On Wed, 22 Aug 2007, Dmitry Koterov wrote:
> We are trying to use HP CISS contoller (Smart Array E200i)
There have been multiple reports of problems with general performance
issues specifically with the cciss Linux driver for other HP cards. The
E200i isn't from the same series, but I wouldn't expect that their drivers
have gotten much better. Wander through the thread at
http://svr5.postgresql.org/pgsql-performance/2006-07/msg00257.php to see
one example I recall from last year; there are more in the archives if you
search around a bit.
> I have written a small perl script to check how slow is fsync for Smart
> Array E200i controller. Theoretically, because of write cache, fsync MUST
> cost nothing, but in practice it is not true:
>>>> fsync took 0.247033 s
For comparision sake, your script run against my system with an Areca
ARC-1210 card with 256MB of cache 20 times gives me the following minimum
and maximum times (full details on my server config are at
http://www.westnet.com/~gsmith/content/postgresql/serverinfo.htm ):
>>> fsync took 0.039676 s
>>> fsync took 0.041137 s
And here's what the last set of test_fsync results look like on my system:
Compare file sync methods with 2 8k writes:
open o_sync, write 0.099819
write, fdatasync 0.100054
write, fsync, 0.094009
So basically your card is running 3 (test_fsync) to 6 (your script) times
slower than my Areca unit on these low-level tests.

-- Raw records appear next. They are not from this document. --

File: src/hw/rtl/dwvd_pkg.sv
`timescale 1ns / 1ps
`default_nettype none

package dwvd_pkg;

  localparam int unsigned CAPACITY_DEF = 64;
  localparam int unsigned DATA_W       = 32;
  localparam int unsigned ACT_W        = 3;
  localparam int unsigned STAT_W       = 2;
  localparam int unsigned OCC_W        = 7;

  // Command codes carried in the request
  typedef enum logic [ACT_W-1:0] {
    ACT_PUSH_FRONT = 3'd0,
    ACT_PUSH_BACK  = 3'd1,
    ACT_POP_FRONT  = 3'd2,
    ACT_POP_BACK   = 3'd3,
    ACT_DELETE     = 3'd4,
    ACT_CLEAR      = 3'd5,
    ACT_READ_FIRST = 3'd6,
    ACT_READ_LAST  = 3'd7
  } action_e;

  // Result status codes
  typedef enum logic [STAT_W-1:0] {
    STAT_OK    = 2'd0,
    STAT_EMPTY = 2'd1,
    STAT_FULL  = 2'd2
  } status_e;

  // One result on its way from the sequencer to the output register
  typedef struct packed {
    logic                     valid;
    logic signed [DATA_W-1:0] data;
    status_e                  status;
    logic [OCC_W-1:0]         occupancy;
    logic                     last_of_run;
  } res_t;

endpackage

`default_nettype wire

File: src/hw/rtl/dwvd_req_if.sv
`timescale 1ns / 1ps
`default_nettype none

interface dwvd_req_if;
  logic                               valid;
  logic                               ready;
  logic [dwvd_pkg::ACT_W-1:0]         action;
  logic signed [dwvd_pkg::DATA_W-1:0] operand;

  modport source (output valid, output action, output operand, input ready);
  modport sink   (input valid, input action, input operand, output ready);
endinterface

`default_nettype wire

File: src/hw/rtl/dwvd_res_if.sv
`timescale 1ns / 1ps
`default_nettype none

interface dwvd_res_if;
  logic                               valid;
  logic                               ready;
  logic signed [dwvd_pkg::DATA_W-1:0] data;
  logic [dwvd_pkg::STAT_W-1:0]        status;
  logic [dwvd_pkg::OCC_W-1:0]         occupancy;
  logic                               last_of_run;

  modport source (output valid, output data, output status, output occupancy,
                  output last_of_run, input ready);
  modport sink   (input valid, input data, input status, input occupancy,
                  input last_of_run, output ready);
endinterface

`default_nettype wire

File: src/hw/rtl/dwvd_ram.sv
`timescale 1ns / 1ps
`default_nettype none

module dwvd_ram #(
  parameter int unsigned CAPACITY = dwvd_pkg::CAPACITY_DEF,
  localparam int unsigned AW      = (CAPACITY > 1) ? $clog2(CAPACITY) : 1
) (
  input  wire logic                               clk_i,
  input  wire logic                               we_i,
  input  wire logic                               re_i,
  input  wire logic [AW-1:0]                      addr_i,
  input  wire logic signed [dwvd_pkg::DATA_W-1:0] wdata_i,
  output logic signed [dwvd_pkg::DATA_W-1:0]      rdata_o
);

  logic signed [dwvd_pkg::DATA_W-1:0] mem_q [CAPACITY];
  logic signed [dwvd_pkg::DATA_W-1:0] rdata_q;

  // Write and registered read on one port; read data holds while idle
  always_ff @(posedge clk_i) begin
    if (we_i) begin
      mem_q[addr_i] <= wdata_i;
    end
    if (re_i) begin
      rdata_q <= mem_q[addr_i];
    end
  end

  assign rdata_o = rdata_q;

endmodule

`default_nettype wire

File: src/hw/rtl/dwvd_ctrl.sv
`timescale 1ns / 1ps
`default_nettype none

module dwvd_ctrl #(
  parameter int unsigned CAPACITY = dwvd_pkg::CAPACITY_DEF,
  localparam int unsigned AW      = (CAPACITY > 1) ? $clog2(CAPACITY) : 1,
  localparam int unsigned CW      = $clog2(CAPACITY + 1)
) (
  input  wire logic                               clk_i,
  input  wire logic                               rst_ni,
  input  wire logic                               req_valid_i,
  output logic                                    req_ready_o,
  input  wire logic [dwvd_pkg::ACT_W-1:0]         req_action_i,
  input  wire logic signed [dwvd_pkg::DATA_W-1:0] req_operand_i,
  input  wire logic                               res_ready_i,
  output dwvd_pkg::res_t                          res_o,
  output logic                                    mem_we_o,
  output logic                                    mem_re_o,
  output logic [AW-1:0]                           mem_addr_o,
  output logic signed [dwvd_pkg::DATA_W-1:0]      mem_wdata_o,
  input  wire logic signed [dwvd_pkg::DATA_W-1:0] mem_rdata_i
);

  typedef enum logic [6:0] {
    S_IDLE     = 7'b0000001,
    S_POP      = 7'b0000010,
    S_DEL_RD   = 7'b0000100,
    S_DEL_WR   = 7'b0001000,
    S_DEL_DONE = 7'b0010000,
    S_RD_RD    = 7'b0100000,
    S_RD_OUT   = 7'b1000000
  } state_e;

  localparam logic [AW:0]   CAP_SUM  = (AW + 1)'(CAPACITY);
  localparam logic [AW-1:0] CAP_LAST = AW'(CAPACITY - 1);
  localparam logic [CW-1:0] CAP_CNT  = CW'(CAPACITY);

  state_e                             state_q, state_d;
  logic [AW-1:0]                      head_q, head_d;
  logic [CW-1:0]                      count_q, count_d;
  logic signed [dwvd_pkg::DATA_W-1:0] op_q, op_d;
  logic [CW-1:0]                      idx_q, idx_d;
  logic [CW-1:0]                      kept_q, kept_d;
  logic [CW-1:0]                      end_q, end_d;

  logic [AW-1:0] off;
  logic [AW:0]   sum;
  logic [AW-1:0] addr;
  logic [AW-1:0] head_inc;
  logic          full;
  logic          empty;
  logic          accept;
  logic [CW-1:0] rd_len;
  logic [CW-1:0] rd_start;

  // Shared ring address unit: head plus offset, wrapped at the capacity
  assign sum  = {1'b0, head_q} + {1'b0, off};
  assign addr = (sum >= CAP_SUM) ? AW'(sum - CAP_SUM) : AW'(sum);

  assign head_inc = (head_q == CAP_LAST) ? '0 : head_q + AW'(1);
  assign full     = (count_q == CAP_CNT);
  assign empty    = (count_q == '0);

  assign req_ready_o = (state_q == S_IDLE) && res_ready_i;
  assign accept      = req_valid_i && req_ready_o;

  // Clip the read length to the count and pick the first entry to stream
  assign rd_len   = ($unsigned(req_operand_i) > 32'(count_q)) ? count_q
                                                               : req_operand_i[CW-1:0];
  assign rd_start = (dwvd_pkg::action_e'(req_action_i) == dwvd_pkg::ACT_READ_FIRST)
                    ? '0 : count_q - rd_len;

  assign mem_addr_o = addr;

  // Sequence each command through the ring address unit and the memory
  always_comb begin
    state_d     = state_q;
    head_d      = head_q;
    count_d     = count_q;
    op_d        = op_q;
    idx_d       = idx_q;
    kept_d      = kept_q;
    end_d       = end_q;
    off         = '0;
    mem_we_o    = 1'b0;
    mem_re_o    = 1'b0;
    mem_wdata_o = req_operand_i;
    res_o       = '0;

    unique case (state_q)
      S_IDLE: begin
        if (accept) begin
          case (dwvd_pkg::action_e'(req_action_i))
            dwvd_pkg::ACT_PUSH_FRONT, dwvd_pkg::ACT_PUSH_BACK: begin
              res_o.valid       = 1'b1;
              res_o.last_of_run = 1'b1;
              if (full) begin
                res_o.status    = dwvd_pkg::STAT_FULL;
                res_o.occupancy = dwvd_pkg::OCC_W'(count_q);
              end else begin
                off      = (dwvd_pkg::action_e'(req_action_i) == dwvd_pkg::ACT_PUSH_FRONT)
                           ? CAP_LAST : count_q[AW-1:0];
                mem_we_o = 1'b1;
                if (dwvd_pkg::action_e'(req_action_i) == dwvd_pkg::ACT_PUSH_FRONT) begin
                  head_d = addr;
                end
                count_d         = count_q + CW'(1);
                res_o.status    = dwvd_pkg::STAT_OK;
                res_o.occupancy = dwvd_pkg::OCC_W'(count_q + CW'(1));
              end
            end
            dwvd_pkg::ACT_POP_FRONT, dwvd_pkg::ACT_POP_BACK: begin
              if (empty) begin
                res_o.valid       = 1'b1;
                res_o.last_of_run = 1'b1;
                res_o.status      = dwvd_pkg::STAT_EMPTY;
              end else begin
                mem_re_o = 1'b1;
                count_d  = count_q - CW'(1);
                if (dwvd_pkg::action_e'(req_action_i) == dwvd_pkg::ACT_POP_FRONT) begin
                  off    = '0;
                  head_d = head_inc;
                end else begin
                  off = AW'(count_q - CW'(1));
                end
                state_d = S_POP;
              end
            end
            dwvd_pkg::ACT_DELETE: begin
              if (empty) begin
                res_o.valid       = 1'b1;
                res_o.last_of_run = 1'b1;
                res_o.status      = dwvd_pkg::STAT_OK;
              end else begin
                op_d    = req_operand_i;
                idx_d   = '0;
                kept_d  = '0;
                state_d = S_DEL_RD;
              end
            end
            dwvd_pkg::ACT_CLEAR: begin
              count_d           = '0;
              head_d            = '0;
              res_o.valid       = 1'b1;
              res_o.last_of_run = 1'b1;
              res_o.status      = dwvd_pkg::STAT_OK;
            end
            default: begin
              // Reads of the first or last n entries
              if (empty) begin
                res_o.valid       = 1'b1;
                res_o.last_of_run = 1'b1;
                res_o.status      = dwvd_pkg::STAT_EMPTY;
              end else if (!req_operand_i[dwvd_pkg::DATA_W-1] && (req_operand_i != '0)) begin
                idx_d   = rd_start;
                end_d   = rd_start + rd_len - CW'(1);
                state_d = S_RD_RD;
              end
            end
          endcase
        end
      end
      S_POP: begin
        res_o.valid       = 1'b1;
        res_o.data        = mem_rdata_i;
        res_o.status      = dwvd_pkg::STAT_OK;
        res_o.occupancy   = dwvd_pkg::OCC_W'(count_q);
        res_o.last_of_run = 1'b1;
        if (res_ready_i) begin
          state_d = S_IDLE;
        end
      end
      S_DEL_RD: begin
        off      = idx_q[AW-1:0];
        mem_re_o = 1'b1;
        state_d  = S_DEL_WR;
      end
      S_DEL_WR: begin
        // Keep entries that differ, packed toward the head
        off         = kept_q[AW-1:0];
        mem_wdata_o = mem_rdata_i;
        if (mem_rdata_i != op_q) begin
          mem_we_o = 1'b1;
          kept_d   = kept_q + CW'(1);
        end
        idx_d   = idx_q + CW'(1);
        state_d = (idx_q + CW'(1) == count_q) ? S_DEL_DONE : S_DEL_RD;
      end
      S_DEL_DONE: begin
        res_o.valid       = 1'b1;
        res_o.status      = dwvd_pkg::STAT_OK;
        res_o.occupancy   = dwvd_pkg::OCC_W'(kept_q);
        res_o.last_of_run = 1'b1;
        if (res_ready_i) begin
          count_d = kept_q;
          state_d = S_IDLE;
        end
      end
      S_RD_RD: begin
        off      = idx_q[AW-1:0];
        mem_re_o = 1'b1;
        state_d  = S_RD_OUT;
      end
      S_RD_OUT: begin
        res_o.valid       = 1'b1;
        res_o.data        = mem_rdata_i;
        res_o.status      = dwvd_pkg::STAT_OK;
        res_o.occupancy   = dwvd_pkg::OCC_W'(count_q);
        res_o.last_of_run = (idx_q == end_q);
        if (res_ready_i) begin
          if (idx_q == end_q) begin
            state_d = S_IDLE;
          end else begin
            idx_d   = idx_q + CW'(1);
            state_d = S_RD_RD;
          end
        end
      end
      default: begin
        state_d = S_IDLE;
      end
    endcase
  end

  // Hold sequencer and queue control state
  always_ff @(posedge clk_i or negedge rst_ni) begin
    if (!rst_ni) begin
      state_q <= S_IDLE;
      head_q  <= '0;
      count_q <= '0;
    end else begin
      state_q <= state_d;
      head_q  <= head_d;
      count_q <= count_d;
    end
  end

  // Hold the walk counters and the delete value
  always_ff @(posedge clk_i) begin
    op_q   <= op_d;
    idx_q  <= idx_d;
    kept_q <= kept_d;
    end_q  <= end_d;
  end

endmodule

`default_nettype wire

File: src/hw/rtl/deque_with_value_delete.sv
// Bounded double-ended queue of signed 32-bit values kept as a ring in memory.
// Requests arrive on req_i (action, operand); results leave on res_o
// (data, status, occupancy, last_of_run), both valid/ready channels.
// Push and clear requests, and any request turned away as full or empty,
// give one result, captured by the output register as the request is accepted.
// A pop gives its result after one memory read.
// A delete walks the live entries one at a time (read, then compare and write
// back) and gives one result once the walk is done.
// A read of n entries streams them front to back, last_of_run on the final one;
// on a non-empty queue, n zero or negative gives no result.
// The block takes one request at a time: req_i.ready stays low until every
// result of the current request has entered the output register.
// A stalled receiver holds the output register; the sequencer waits on its
// next result, while a delete walk keeps running until its result is due.
// Reset empties the queue and sets the head to slot 0; the memory itself is
// not cleared and needs no clearing pass.
`timescale 1ns / 1ps
`default_nettype none

module deque_with_value_delete #(
  parameter int unsigned CAPACITY = dwvd_pkg::CAPACITY_DEF,
  localparam int unsigned AW      = (CAPACITY > 1) ? $clog2(CAPACITY) : 1
) (
  input wire logic   clk_i,
  input wire logic   rst_ni,
  dwvd_req_if.sink   req_i,
  dwvd_res_if.source res_o
);

  dwvd_pkg::res_t                     res;
  dwvd_pkg::res_t                     out_q;
  logic                               out_valid_q;
  logic                               res_ready;
  logic                               mem_we;
  logic                               mem_re;
  logic [AW-1:0]                      mem_addr;
  logic signed [dwvd_pkg::DATA_W-1:0] mem_wdata;
  logic signed [dwvd_pkg::DATA_W-1:0] mem_rdata;

  dwvd_ctrl #(
    .CAPACITY (CAPACITY)
  ) u_ctrl (
    .clk_i         (clk_i),
    .rst_ni        (rst_ni),
    .req_valid_i   (req_i.valid),
    .req_ready_o   (req_i.ready),
    .req_action_i  (req_i.action),
    .req_operand_i (req_i.operand),
    .res_ready_i   (res_ready),
    .res_o         (res),
    .mem_we_o      (mem_we),
    .mem_re_o      (mem_re),
    .mem_addr_o    (mem_addr),
    .mem_wdata_o   (mem_wdata),
    .mem_rdata_i   (mem_rdata)
  );

  dwvd_ram #(
    .CAPACITY (CAPACITY)
  ) u_ram (
    .clk_i   (clk_i),
    .we_i    (mem_we),
    .re_i    (mem_re),
    .addr_i  (mem_addr),
    .wdata_i (mem_wdata),
    .rdata_o (mem_rdata)
  );

  // Output register: free when empty or being drained this cycle
  assign res_ready = !out_valid_q || res_o.ready;

  always_ff @(posedge clk_i or negedge rst_ni) begin
    if (!rst_ni) begin
      out_valid_q <= 1'b0;
    end else if (res_ready) begin
      out_valid_q <= res.valid;
    end
  end

  // Capture the result payload
  always_ff @(posedge clk_i) begin
    if (res_ready && res.valid) begin
      out_q <= res;
    end
  end

  assign res_o.valid       = out_valid_q;
  assign res_o.data        = out_q.data;
  assign res_o.status      = out_q.status;
  assign res_o.occupancy   = out_q.occupancy;
  assign res_o.last_of_run = out_q.last_of_run;

  // Occupancy never exceeds the capacity
  assert property (@(posedge clk_i) disable iff (!rst_ni)
    res_o.valid |-> (res_o.occupancy <= dwvd_pkg::OCC_W'(CAPACITY)))
    else $error("occupancy above capacity");

  // A dropped push only happens on a full queue
  assert property (@(posedge clk_i) disable iff (!rst_ni)
    (res_o.valid && (res_o.status == dwvd_pkg::STAT_FULL))
      |-> (res_o.occupancy == dwvd_pkg::OCC_W'(CAPACITY)))
    else $error("full status with room left");

  // An empty report only happens on an empty queue
  assert property (@(posedge clk_i) disable iff (!rst_ni)
    (res_o.valid && (res_o.status == dwvd_pkg::STAT_EMPTY))
      |-> (res_o.occupancy == '0))
    else $error("empty status with entries held");

  // A request is taken only when the output register can take its result
  assert property (@(posedge clk_i) disable iff (!rst_ni)
    (req_i.valid && req_i.ready) |-> (!out_valid_q || res_o.ready))
    else $error("request accepted while output stalled");

endmodule

`default_nettype wire

File: src/flat_wrapper.sv
// flat-port wrapper written by rule: the top's interface ports become plain ports
module deque_with_value_delete_flat 
#(
  parameter int unsigned CAPACITY = dwvd_pkg::CAPACITY_DEF,
  localparam int unsigned AW      = (CAPACITY > 1) ? $clog2(CAPACITY) : 1
)
  (clk_i, rst_ni, req_i_valid, req_i_action, req_i_operand, req_i_ready, res_o_valid, res_o_data, res_o_status, res_o_occupancy, res_o_last_of_run, res_o_ready);
  dwvd_req_if req_i_i ();
  dwvd_res_if res_o_i ();
  input wire logic clk_i;
  input wire logic rst_ni;
  input wire logic [$bits(req_i_i.valid)-1:0] req_i_valid;
  input wire logic [$bits(req_i_i.action)-1:0] req_i_action;
  input wire logic [$bits(req_i_i.operand)-1:0] req_i_operand;
  output wire logic [$bits(req_i_i.ready)-1:0] req_i_ready;
  output wire logic [$bits(res_o_i.valid)-1:0] res_o_valid;
  output wire logic [$bits(res_o_i.data)-1:0] res_o_data;
  output wire logic [$bits(res_o_i.status)-1:0] res_o_status;
  output wire logic [$bits(res_o_i.occupancy)-1:0] res_o_occupancy;
  output wire logic [$bits(res_o_i.last_of_run)-1:0] res_o_last_of_run;
  input wire logic [$bits(res_o_i.ready)-1:0] res_o_ready;
  assign req_i_i.valid = req_i_valid;
  assign req_i_i.action = req_i_action;
  assign req_i_i.operand = req_i_operand;
  assign req_i_ready = req_i_i.ready;
  assign res_o_valid = res_o_i.valid;
  assign res_o_data = res_o_i.data;
  assign res_o_status = res_o_i.status;
  assign res_o_occupancy = res_o_i.occupancy;
  assign res_o_last_of_run = res_o_i.last_of_run;
  assign res_o_i.ready = res_o_ready;
  deque_with_value_delete #(.CAPACITY(CAPACITY)) u_core (.clk_i(clk_i), .rst_ni(rst_ni), .req_i(req_i_i), .res_o(res_o_i));
endmodule
File: config.mk
export PLATFORM = sky130hd
export DESIGN_NAME = deque_with_value_delete_flat
export DESIGN_NICKNAME = d
export VERILOG_FILES = /design/src/hw/rtl/dwvd_pkg.sv /design/src/hw/rtl/dwvd_req_if.sv /design/src/hw/rtl/dwvd_res_if.sv /design/src/hw/rtl/dwvd_ram.sv /design/src/hw/rtl/dwvd_ctrl.sv /design/src/hw/rtl/deque_with_value_delete.sv /design/src/flat_wrapper.sv
export SDC_FILE = /design/constraint.sdc
export NUM_CORES = 2
export LEC_CHECK = 0
export BUFFER_PORTS_ARGS = -buffer_cell sky130_fd_sc_hd__buf_2
export CORE_ASPECT_RATIO = 1.5
export CORE_MARGIN = 2
export CORE_UTILIZATION = 48
export DETAILED_ROUTE_END_ITERATION = 6
export SLEW_MARGIN = 20
export SYNTH_ARGS = -nofsm -noshare
export SYNTH_HDL_FRONTEND = slang
export SYNTH_HIERARCHICAL = 1
export SYNTH_SLANG_ARGS = --single-unit
File: constraint.sdc
create_clock -name clk_i -period 17.9 [get_ports clk_i]
set_input_delay 3.58 -clock clk_i [delete_from_list [all_inputs] [get_ports clk_i]]
set_output_delay 3.58 -clock clk_i [all_outputs]
set_load 0.1 [all_outputs]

I don't know that
it's possible to drive the fsync times completely to zero, but there's
certainly a whole lot of improvement from where you are to what I'd expect
from even a cheap caching controller like I'm using. I've got maybe $900
worth of hardware total in this box and it's way faster than yours in this
area.
> (Also, I tried to manually specify open_sync method in postgresql.conf,
> but after that Postgres database had completely crashed. :-)
This is itself a sign there's something really strange going on. There's
something wrong with your system, your card, or the OS/driver you're using
if open_sync doesn't work under Linux; in fact, it should be faster in
practice even if it looks a little slower on test_fsync.